Stored items

==> src/rtl/spi_slave_ctrl_fsm_if.sv <==
// rtl/spi_slave_ctrl_fsm_if.sv - control/status bundle between SPI conditioners, the slave FSM and its datapath
//
// Signals:
//   CS          conditioned chip select, 1 = deselected
//   sclk_rise   one-clock strobe per SPI sclk rising edge
//   read_write  R/W bit from the shift register LSB, 1 = read
//   miso_buff   MISO tri-state enable
//   dm_we       data memory write enable
//   ad_we       address latch write enable
//   sr_we       shift register parallel-load enable
//   addr_inc    address latch increment pulse (burst builds only)
//   busy        a frame is in progress
//   frame_err   one-cycle pulse on an aborted frame
// Modports: slave = the FSM, master = the surrounding logic driving it.

interface spi_slave_ctrl_fsm_if;
    logic CS;
    logic sclk_rise;
    logic read_write;
    logic miso_buff;
    logic dm_we;
    logic ad_we;
    logic sr_we;
    logic addr_inc;
    logic busy;
    logic frame_err;

    modport slave (
        input  CS, sclk_rise, read_write,
        output miso_buff, dm_we, ad_we, sr_we, addr_inc, busy, frame_err
    );

    modport master (
        output CS, sclk_rise, read_write,
        input  miso_buff, dm_we, ad_we, sr_we, addr_inc, busy, frame_err
    );
endinterface

==> src/rtl/spi_slave_ctrl_fsm.sv <==
// rtl/spi_slave_ctrl_fsm.sv - SPI slave frame sequencer driving the address/shift/memory enables
//
// Ports:
//   s_clk    system clock, all logic on its rising edge
//   reset_n  synchronous active-low reset
//   bus      spi_slave_ctrl_fsm_if.slave (CS, sclk_rise, read_write in;
//            miso_buff, dm_we, ad_we, sr_we, addr_inc, busy, frame_err out)
// Parameters:
//   ADDR_W   address bits per command phase
//   DATA_W   data bits per data phase
// Build option:
//   SPI_BURST_EN  when defined, frames carry back-to-back data words with an
//                 address increment between them until CS deasserts.

module spi_slave_ctrl_fsm #(
    parameter  int ADDR_W   = 7,
    parameter  int DATA_W   = 8,
    localparam int CMD_BITS = ADDR_W + 1,
    localparam int MAX_BITS = (CMD_BITS > DATA_W) ? CMD_BITS : DATA_W,
    localparam int CNT_W    = $clog2(MAX_BITS + 1)
) (
    input  logic                 s_clk,
    input  logic                 reset_n,
    spi_slave_ctrl_fsm_if.slave  bus
);

    localparam logic [CNT_W-1:0] CMD_LAST  = CNT_W'(CMD_BITS - 1);
    localparam logic [CNT_W-1:0] DATA_LAST = CNT_W'(DATA_W - 1);

    typedef enum logic [2:0] {
        ST_GET    = 3'd0,
        ST_GOT    = 3'd1,
        ST_READ   = 3'd2,
        ST_READ2  = 3'd3,
        ST_READ3  = 3'd4,
        ST_WRITE  = 3'd5,
        ST_WRITE2 = 3'd6,
        ST_DONE   = 3'd7
    } state_t;

    state_t           state;
    logic [CNT_W-1:0] count;
    logic             frame_err_r;
    logic             clean_idle;
    logic             no_abort;

    // Deselecting from idle or after a completed frame is a normal end.
    assign clean_idle = ((state == ST_GET) && (count == '0)) || (state == ST_DONE);

`ifdef SPI_BURST_EN
    logic addr_inc_r;
    // Sitting on a word boundary in a burst is also a legitimate place to stop.
    assign no_abort = clean_idle ||
                      (((state == ST_WRITE) || (state == ST_READ3)) && (count == '0));
`else
    assign no_abort = clean_idle;
`endif

    always_ff @(posedge s_clk) begin
        if (!reset_n) begin
            state       <= ST_GET;
            count       <= '0;
            frame_err_r <= 1'b0;
`ifdef SPI_BURST_EN
            addr_inc_r  <= 1'b0;
`endif
        end else if (bus.CS) begin
            state       <= ST_GET;
            count       <= '0;
            frame_err_r <= !no_abort;
`ifdef SPI_BURST_EN
            addr_inc_r  <= 1'b0;
`endif
        end else begin
            frame_err_r <= 1'b0;
`ifdef SPI_BURST_EN
            addr_inc_r  <= 1'b0;
`endif
            case (state)
                ST_GET: begin
                    if (bus.sclk_rise) begin
                        if (count == CMD_LAST) begin
                            state <= ST_GOT;
                            count <= '0;
                        end else begin
                            count <= count + 1'b1;
                        end
                    end
                end
                ST_GOT:   state <= bus.read_write ? ST_READ : ST_WRITE;
                ST_READ:  state <= ST_READ2;     // memory read latency slot
                ST_READ2: state <= ST_READ3;
                ST_READ3: begin
                    if (bus.sclk_rise) begin
                        if (count == DATA_LAST) begin
                            count <= '0;
`ifdef SPI_BURST_EN
                            state      <= ST_READ;
                            addr_inc_r <= 1'b1;  // high during the READ that fetches the next word
`else
                            state <= ST_DONE;
`endif
                        end else begin
                            count <= count + 1'b1;
                        end
                    end
                end
                ST_WRITE: begin
                    if (bus.sclk_rise) begin
                        if (count == DATA_LAST) begin
                            count <= '0;
                            state <= ST_WRITE2;
`ifdef SPI_BURST_EN
                            addr_inc_r <= 1'b1;  // coincides with dm_we in WRITE2
`endif
                        end else begin
                            count <= count + 1'b1;
                        end
                    end
                end
                ST_WRITE2: begin
`ifdef SPI_BURST_EN
                    state <= ST_WRITE;
`else
                    state <= ST_DONE;
`endif
                end
                ST_DONE: state <= ST_DONE;
                default: begin
                    state <= ST_GET;
                    count <= '0;
                end
            endcase
        end
    end

    // Moore decode: each enable is high exactly while its state is current.
    assign bus.ad_we     = (state == ST_GOT);
    assign bus.sr_we     = (state == ST_READ2);
    assign bus.miso_buff = (state == ST_READ3);
    assign bus.dm_we     = (state == ST_WRITE2);
    assign bus.busy      = (state != ST_GET) || (count != '0);
    assign bus.frame_err = frame_err_r;
`ifdef SPI_BURST_EN
    assign bus.addr_inc  = addr_inc_r;
`else
    assign bus.addr_inc  = 1'b0;
`endif

endmodule
--- config.mk ---
export PLATFORM = sky130hd
export DESIGN_NAME = drm_activator_stream_endpoint
export DESIGN_NICKNAME = d
export VERILOG_FILES = /design/src/rtl/drm_activator_stream_endpoint.sv
export SDC_FILE = /design/constraint.sdc
export NUM_CORES = 1
export LEC_CHECK = 0
export BUFFER_PORTS_ARGS = -buffer_cell sky130_fd_sc_hd__buf_2
export CAP_MARGIN = 20
export CORE_ASPECT_RATIO = 0.6
export CORE_UTILIZATION = 43
export CTS_CLUSTER_DIAMETER = 50
export CTS_CLUSTER_SIZE = 20
export DETAILED_ROUTE_END_ITERATION = 10
export SLEW_MARGIN = 20
export SYNTH_ARGS = -nofsm -noshare
export SYNTH_HDL_FRONTEND = slang
export SYNTH_SLANG_ARGS = --single-unit
--- constraint.sdc ---
create_clock -name drm_aclk -period 3.47 [get_ports drm_aclk]
set_input_delay 0.347 -clock drm_aclk [delete_from_list [all_inputs] [get_ports drm_aclk]]
set_output_delay 0.347 -clock drm_aclk [all_outputs]
set_load 0.005 [all_outputs]
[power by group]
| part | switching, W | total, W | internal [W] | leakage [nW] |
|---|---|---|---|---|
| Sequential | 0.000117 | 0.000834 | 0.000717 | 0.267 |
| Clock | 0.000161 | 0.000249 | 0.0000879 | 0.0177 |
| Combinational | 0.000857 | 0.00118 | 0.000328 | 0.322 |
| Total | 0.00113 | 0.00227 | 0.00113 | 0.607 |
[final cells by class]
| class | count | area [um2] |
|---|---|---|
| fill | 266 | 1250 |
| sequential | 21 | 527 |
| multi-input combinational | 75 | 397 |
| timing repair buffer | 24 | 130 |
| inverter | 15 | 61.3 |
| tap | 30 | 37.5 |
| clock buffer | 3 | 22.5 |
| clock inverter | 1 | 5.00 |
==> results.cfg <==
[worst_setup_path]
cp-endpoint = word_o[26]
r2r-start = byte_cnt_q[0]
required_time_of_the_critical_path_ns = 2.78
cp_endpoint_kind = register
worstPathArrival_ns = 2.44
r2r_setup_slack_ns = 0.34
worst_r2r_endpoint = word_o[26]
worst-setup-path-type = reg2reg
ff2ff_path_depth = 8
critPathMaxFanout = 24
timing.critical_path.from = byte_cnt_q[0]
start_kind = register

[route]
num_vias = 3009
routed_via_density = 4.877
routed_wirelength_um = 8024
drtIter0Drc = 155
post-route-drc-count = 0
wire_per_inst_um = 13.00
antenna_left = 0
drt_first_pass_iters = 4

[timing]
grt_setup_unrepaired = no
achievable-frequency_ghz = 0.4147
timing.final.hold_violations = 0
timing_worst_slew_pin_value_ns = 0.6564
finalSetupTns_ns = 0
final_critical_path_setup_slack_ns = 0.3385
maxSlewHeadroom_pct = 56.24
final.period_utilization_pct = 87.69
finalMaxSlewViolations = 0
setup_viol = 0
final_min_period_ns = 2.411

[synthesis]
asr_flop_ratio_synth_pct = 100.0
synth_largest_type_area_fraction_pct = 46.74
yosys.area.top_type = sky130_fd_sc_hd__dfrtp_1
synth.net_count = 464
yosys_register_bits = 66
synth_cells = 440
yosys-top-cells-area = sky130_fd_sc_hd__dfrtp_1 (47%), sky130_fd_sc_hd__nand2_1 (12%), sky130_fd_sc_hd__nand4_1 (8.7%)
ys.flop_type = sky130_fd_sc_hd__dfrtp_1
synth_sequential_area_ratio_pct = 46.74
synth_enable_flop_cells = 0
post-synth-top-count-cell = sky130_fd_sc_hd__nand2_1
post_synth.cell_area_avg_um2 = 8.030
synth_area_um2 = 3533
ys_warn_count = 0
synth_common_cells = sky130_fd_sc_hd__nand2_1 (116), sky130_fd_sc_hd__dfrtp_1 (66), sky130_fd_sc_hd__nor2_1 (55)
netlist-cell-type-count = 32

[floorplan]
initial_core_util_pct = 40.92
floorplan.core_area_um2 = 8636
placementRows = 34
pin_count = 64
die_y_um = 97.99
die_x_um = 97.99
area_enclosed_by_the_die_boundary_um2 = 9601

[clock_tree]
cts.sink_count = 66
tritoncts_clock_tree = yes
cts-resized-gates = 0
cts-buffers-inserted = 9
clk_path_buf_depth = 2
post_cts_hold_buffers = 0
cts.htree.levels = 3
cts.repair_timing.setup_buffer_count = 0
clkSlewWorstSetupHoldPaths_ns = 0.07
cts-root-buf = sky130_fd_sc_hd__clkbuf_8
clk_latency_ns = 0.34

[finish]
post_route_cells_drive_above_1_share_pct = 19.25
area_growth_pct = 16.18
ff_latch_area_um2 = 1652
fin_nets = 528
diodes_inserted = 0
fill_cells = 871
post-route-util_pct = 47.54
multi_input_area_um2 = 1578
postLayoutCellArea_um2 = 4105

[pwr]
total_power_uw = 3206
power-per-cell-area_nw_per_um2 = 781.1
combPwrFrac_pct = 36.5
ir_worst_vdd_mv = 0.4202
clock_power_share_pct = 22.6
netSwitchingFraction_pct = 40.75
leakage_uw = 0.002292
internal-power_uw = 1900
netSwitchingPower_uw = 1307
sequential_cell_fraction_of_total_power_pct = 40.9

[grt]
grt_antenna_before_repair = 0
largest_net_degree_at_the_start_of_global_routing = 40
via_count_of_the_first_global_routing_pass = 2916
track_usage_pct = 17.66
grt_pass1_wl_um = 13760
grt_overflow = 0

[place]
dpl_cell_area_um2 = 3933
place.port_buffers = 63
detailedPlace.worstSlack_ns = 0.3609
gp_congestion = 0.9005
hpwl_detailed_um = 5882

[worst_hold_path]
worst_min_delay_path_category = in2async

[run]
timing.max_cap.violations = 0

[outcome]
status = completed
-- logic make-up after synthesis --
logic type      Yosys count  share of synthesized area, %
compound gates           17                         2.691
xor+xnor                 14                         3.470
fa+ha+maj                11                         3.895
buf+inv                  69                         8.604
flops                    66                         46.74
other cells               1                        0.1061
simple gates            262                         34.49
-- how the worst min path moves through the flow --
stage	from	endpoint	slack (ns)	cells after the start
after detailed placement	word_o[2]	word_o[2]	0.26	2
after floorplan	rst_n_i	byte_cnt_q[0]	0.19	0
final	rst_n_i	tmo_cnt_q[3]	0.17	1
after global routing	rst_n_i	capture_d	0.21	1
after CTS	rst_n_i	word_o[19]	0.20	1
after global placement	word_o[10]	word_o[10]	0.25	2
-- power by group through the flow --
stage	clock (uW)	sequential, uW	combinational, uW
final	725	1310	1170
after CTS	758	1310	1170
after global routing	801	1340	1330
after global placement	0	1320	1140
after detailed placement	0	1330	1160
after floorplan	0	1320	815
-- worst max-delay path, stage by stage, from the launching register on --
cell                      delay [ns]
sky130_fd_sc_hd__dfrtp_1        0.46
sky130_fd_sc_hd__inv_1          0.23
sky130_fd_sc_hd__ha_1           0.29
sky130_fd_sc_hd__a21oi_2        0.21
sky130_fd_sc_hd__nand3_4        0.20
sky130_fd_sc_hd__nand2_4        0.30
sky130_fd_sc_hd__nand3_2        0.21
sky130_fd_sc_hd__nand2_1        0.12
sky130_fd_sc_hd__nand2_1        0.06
--- src/rtl/lse_add_pipe.sv ---
// lse_add_pipe: 3-stage log-sum-exp adder, max(a,b) + log2(1 + 2^-|a-b|), full-width or packed lanes.
// Optional saturation event counter behind `LSE_ADD_PIPE_SAT_CNT_EN.
module lse_add_pipe #(
  parameter int P_WIDTH        = 24,
  parameter int P_FRAC_BITS    = 10,
  parameter int P_LUT_INT_BITS = 3,
  parameter int P_LUT_ADDR_W   = 6,
  parameter int P_LANES        = 4,
  parameter int P_LANE_FRAC    = 1
) (
  input  logic                      i_clk,
  input  logic                      i_rst_n,
  input  logic                      i_in_valid,
  output logic                      o_in_ready,
  input  logic [P_WIDTH-1:0]        i_operand_a,
  input  logic [P_WIDTH-1:0]        i_operand_b,
  input  logic [1:0]                i_pe_mode,
  output logic                      o_out_valid,
  input  logic                      i_out_ready,
  output logic [P_WIDTH-1:0]        o_sum,
  output logic                      o_sat,
  input  logic                      i_lut_we,
  input  logic [P_LUT_ADDR_W-1:0]   i_lut_addr,
  input  logic [P_FRAC_BITS:0]      i_lut_data
`ifdef LSE_ADD_PIPE_SAT_CNT_EN
  ,
  input  logic                      i_sat_clr,
  output logic [15:0]               o_sat_cnt
`endif
);
  localparam int LW = P_WIDTH / P_LANES;
  localparam int IB = P_FRAC_BITS + P_LUT_INT_BITS;
  localparam int RW = IB - P_LUT_ADDR_W;
  localparam int LV = P_FRAC_BITS + 1;
  localparam int PW = LV + RW + 2;
  localparam logic [P_WIDTH-1:0] NEG_INF = {1'b1, {(P_WIDTH-1){1'b0}}};
  localparam logic [P_WIDTH-1:0] POS_MAX = {1'b0, {(P_WIDTH-1){1'b1}}};
  localparam logic [LW-1:0] LANE_INF = {1'b1, {(LW-1){1'b0}}};
  localparam logic [LW-1:0] LANE_MAX = {1'b0, {(LW-1){1'b1}}};
  localparam logic [LW-1:0] LANE_ONE = LW'(1) << P_LANE_FRAC;

  logic adv;
  logic [LV-1:0] lut [2**P_LUT_ADDR_W];
  logic s1_v, s1_pk;
  logic [P_WIDTH-1:0] s1_a, s1_b;
  logic s2_v, s2_pk, s2_zero;
  logic [P_WIDTH-1:0] s2_max;
  logic [LV-1:0] s2_l0, s2_l1;
  logic [RW-1:0] s2_r;
  logic [P_LANES-1:0] s2_inc;
  logic [P_WIDTH-1:0] f_max, f_min, d, p_max;
  logic [P_LUT_ADDR_W-1:0] k, k1;
  logic f_zero;
  logic [P_LANES-1:0] p_inc;
  logic [LW-1:0] la, lb, lm;
  logic signed [LV:0] diff;
  logic signed [PW-1:0] prod, cw;
  logic [P_WIDTH:0] f_sum;
  logic f_sat, p_sat;
  logic [P_WIDTH-1:0] f_res, p_res;
  logic [LW:0] ls;

  assign adv = !o_out_valid || i_out_ready;
  assign o_in_ready = adv;

  always_comb begin
    f_max = $signed(s1_a) > $signed(s1_b) ? s1_a : s1_b;
    f_min = $signed(s1_a) > $signed(s1_b) ? s1_b : s1_a;
    d = f_max - f_min;
    k = d[IB-1 -: P_LUT_ADDR_W];
    k1 = &k ? k : k + P_LUT_ADDR_W'(1);
    f_zero = s1_a == NEG_INF || s1_b == NEG_INF || (d >> IB) != '0;
    p_max = '0;
    p_inc = '0;
    la = '0;
    lb = '0;
    lm = '0;
    for (int i = 0; i < P_LANES; i++) begin
      la = s1_a[i*LW +: LW];
      lb = s1_b[i*LW +: LW];
      lm = $signed(la) > $signed(lb) ? la : lb;
      p_max[i*LW +: LW] = lm;
      p_inc[i] = la != LANE_INF && lb != LANE_INF && (lm - (lm == la ? lb : la)) < LANE_ONE;
    end
  end

  // linear interpolation between neighbouring LUT entries, residual scaled by 2^-RW
  always_comb begin
    diff = $signed({1'b0, s2_l1}) - $signed({1'b0, s2_l0});
    prod = PW'(diff) * PW'($signed({1'b0, s2_r}));
    cw = $signed(PW'({1'b0, s2_l0})) + (prod >>> RW);
    f_sum = {s2_max[P_WIDTH-1], s2_max} + (s2_zero ? '0 : (P_WIDTH+1)'(cw));
    f_sat = !f_sum[P_WIDTH] && f_sum[P_WIDTH-1];
    f_res = f_sat ? POS_MAX : f_sum[P_WIDTH-1:0];
    p_res = '0;
    p_sat = 1'b0;
    ls = '0;
    for (int i = 0; i < P_LANES; i++) begin
      ls = {s2_max[i*LW+LW-1], s2_max[i*LW +: LW]} + (LW+1)'(s2_inc[i]);
      p_res[i*LW +: LW] = (!ls[LW] && ls[LW-1]) ? LANE_MAX : ls[LW-1:0];
      p_sat = p_sat | (!ls[LW] && ls[LW-1]);
    end
  end

  always_ff @(posedge i_clk or negedge i_rst_n) begin
    if (!i_rst_n) begin
      s1_v <= 1'b0;
      s1_pk <= 1'b0;
      s1_a <= '0;
      s1_b <= '0;
      s2_v <= 1'b0;
      s2_pk <= 1'b0;
      s2_zero <= 1'b0;
      s2_max <= '0;
      s2_l0 <= '0;
      s2_l1 <= '0;
      s2_r <= '0;
      s2_inc <= '0;
      o_out_valid <= 1'b0;
      o_sum <= '0;
      o_sat <= 1'b0;
    end else if (adv) begin
      s1_v <= i_in_valid;
      s1_pk <= |i_pe_mode;
      s1_a <= i_operand_a;
      s1_b <= i_operand_b;
      s2_v <= s1_v;
      s2_pk <= s1_pk;
      s2_zero <= f_zero;
      s2_max <= s1_pk ? p_max : f_max;
      s2_l0 <= lut[k];
      s2_l1 <= lut[k1];
      s2_r <= d[RW-1:0];
      s2_inc <= p_inc;
      o_out_valid <= s2_v;
      if (s2_v) begin
        o_sum <= s2_pk ? p_res : f_res;
        o_sat <= s2_pk ? p_sat : f_sat;
      end
    end
  end

  // writes land at the clock edge, so a same-cycle S2 read still sees the old entry
  always_ff @(posedge i_clk or negedge i_rst_n) begin
    if (!i_rst_n) begin
      for (int i = 0; i < 2**P_LUT_ADDR_W; i++) lut[i] <= '0;
    end else if (i_lut_we) begin
      lut[i_lut_addr] <= i_lut_data;
    end
  end

`ifdef LSE_ADD_PIPE_SAT_CNT_EN
  always_ff @(posedge i_clk or negedge i_rst_n) begin
    if (!i_rst_n) o_sat_cnt <= '0;
    else if (i_sat_clr) o_sat_cnt <= '0;
    else if (o_out_valid && i_out_ready && o_sat && o_sat_cnt != 16'hFFFF) o_sat_cnt <= o_sat_cnt + 16'd1;
  end
`endif
endmodule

INSTRUCTIONS TO FOLLOW →
The answer is the lines above between the line holding "r2r_setup_slack_ns = 0.34" and the line holding "post_route_cells_drive_above_1_share_pct = 19.25", inclusive, each written out exactly, and no others.

ANSWER BOX →
r2r_setup_slack_ns = 0.34
worst_r2r_endpoint = word_o[26]
worst-setup-path-type = reg2reg
ff2ff_path_depth = 8
critPathMaxFanout = 24
timing.critical_path.from = byte_cnt_q[0]
start_kind = register

[route]
num_vias = 3009
routed_via_density = 4.877
routed_wirelength_um = 8024
drtIter0Drc = 155
post-route-drc-count = 0
wire_per_inst_um = 13.00
antenna_left = 0
drt_first_pass_iters = 4

[timing]
grt_setup_unrepaired = no
achievable-frequency_ghz = 0.4147
timing.final.hold_violations = 0
timing_worst_slew_pin_value_ns = 0.6564
finalSetupTns_ns = 0
final_critical_path_setup_slack_ns = 0.3385
maxSlewHeadroom_pct = 56.24
final.period_utilization_pct = 87.69
finalMaxSlewViolations = 0
setup_viol = 0
final_min_period_ns = 2.411

[synthesis]
asr_flop_ratio_synth_pct = 100.0
synth_largest_type_area_fraction_pct = 46.74
yosys.area.top_type = sky130_fd_sc_hd__dfrtp_1
synth.net_count = 464
yosys_register_bits = 66
synth_cells = 440
yosys-top-cells-area = sky130_fd_sc_hd__dfrtp_1 (47%), sky130_fd_sc_hd__nand2_1 (12%), sky130_fd_sc_hd__nand4_1 (8.7%)
ys.flop_type = sky130_fd_sc_hd__dfrtp_1
synth_sequential_area_ratio_pct = 46.74
synth_enable_flop_cells = 0
post-synth-top-count-cell = sky130_fd_sc_hd__nand2_1
post_synth.cell_area_avg_um2 = 8.030
synth_area_um2 = 3533
ys_warn_count = 0
synth_common_cells = sky130_fd_sc_hd__nand2_1 (116), sky130_fd_sc_hd__dfrtp_1 (66), sky130_fd_sc_hd__nor2_1 (55)
netlist-cell-type-count = 32

[floorplan]
initial_core_util_pct = 40.92
floorplan.core_area_um2 = 8636
placementRows = 34
pin_count = 64
die_y_um = 97.99
die_x_um = 97.99
area_enclosed_by_the_die_boundary_um2 = 9601

[clock_tree]
cts.sink_count = 66
tritoncts_clock_tree = yes
cts-resized-gates = 0
cts-buffers-inserted = 9
clk_path_buf_depth = 2
post_cts_hold_buffers = 0
cts.htree.levels = 3
cts.repair_timing.setup_buffer_count = 0
clkSlewWorstSetupHoldPaths_ns = 0.07
cts-root-buf = sky130_fd_sc_hd__clkbuf_8
clk_latency_ns = 0.34

[finish]
post_route_cells_drive_above_1_share_pct = 19.25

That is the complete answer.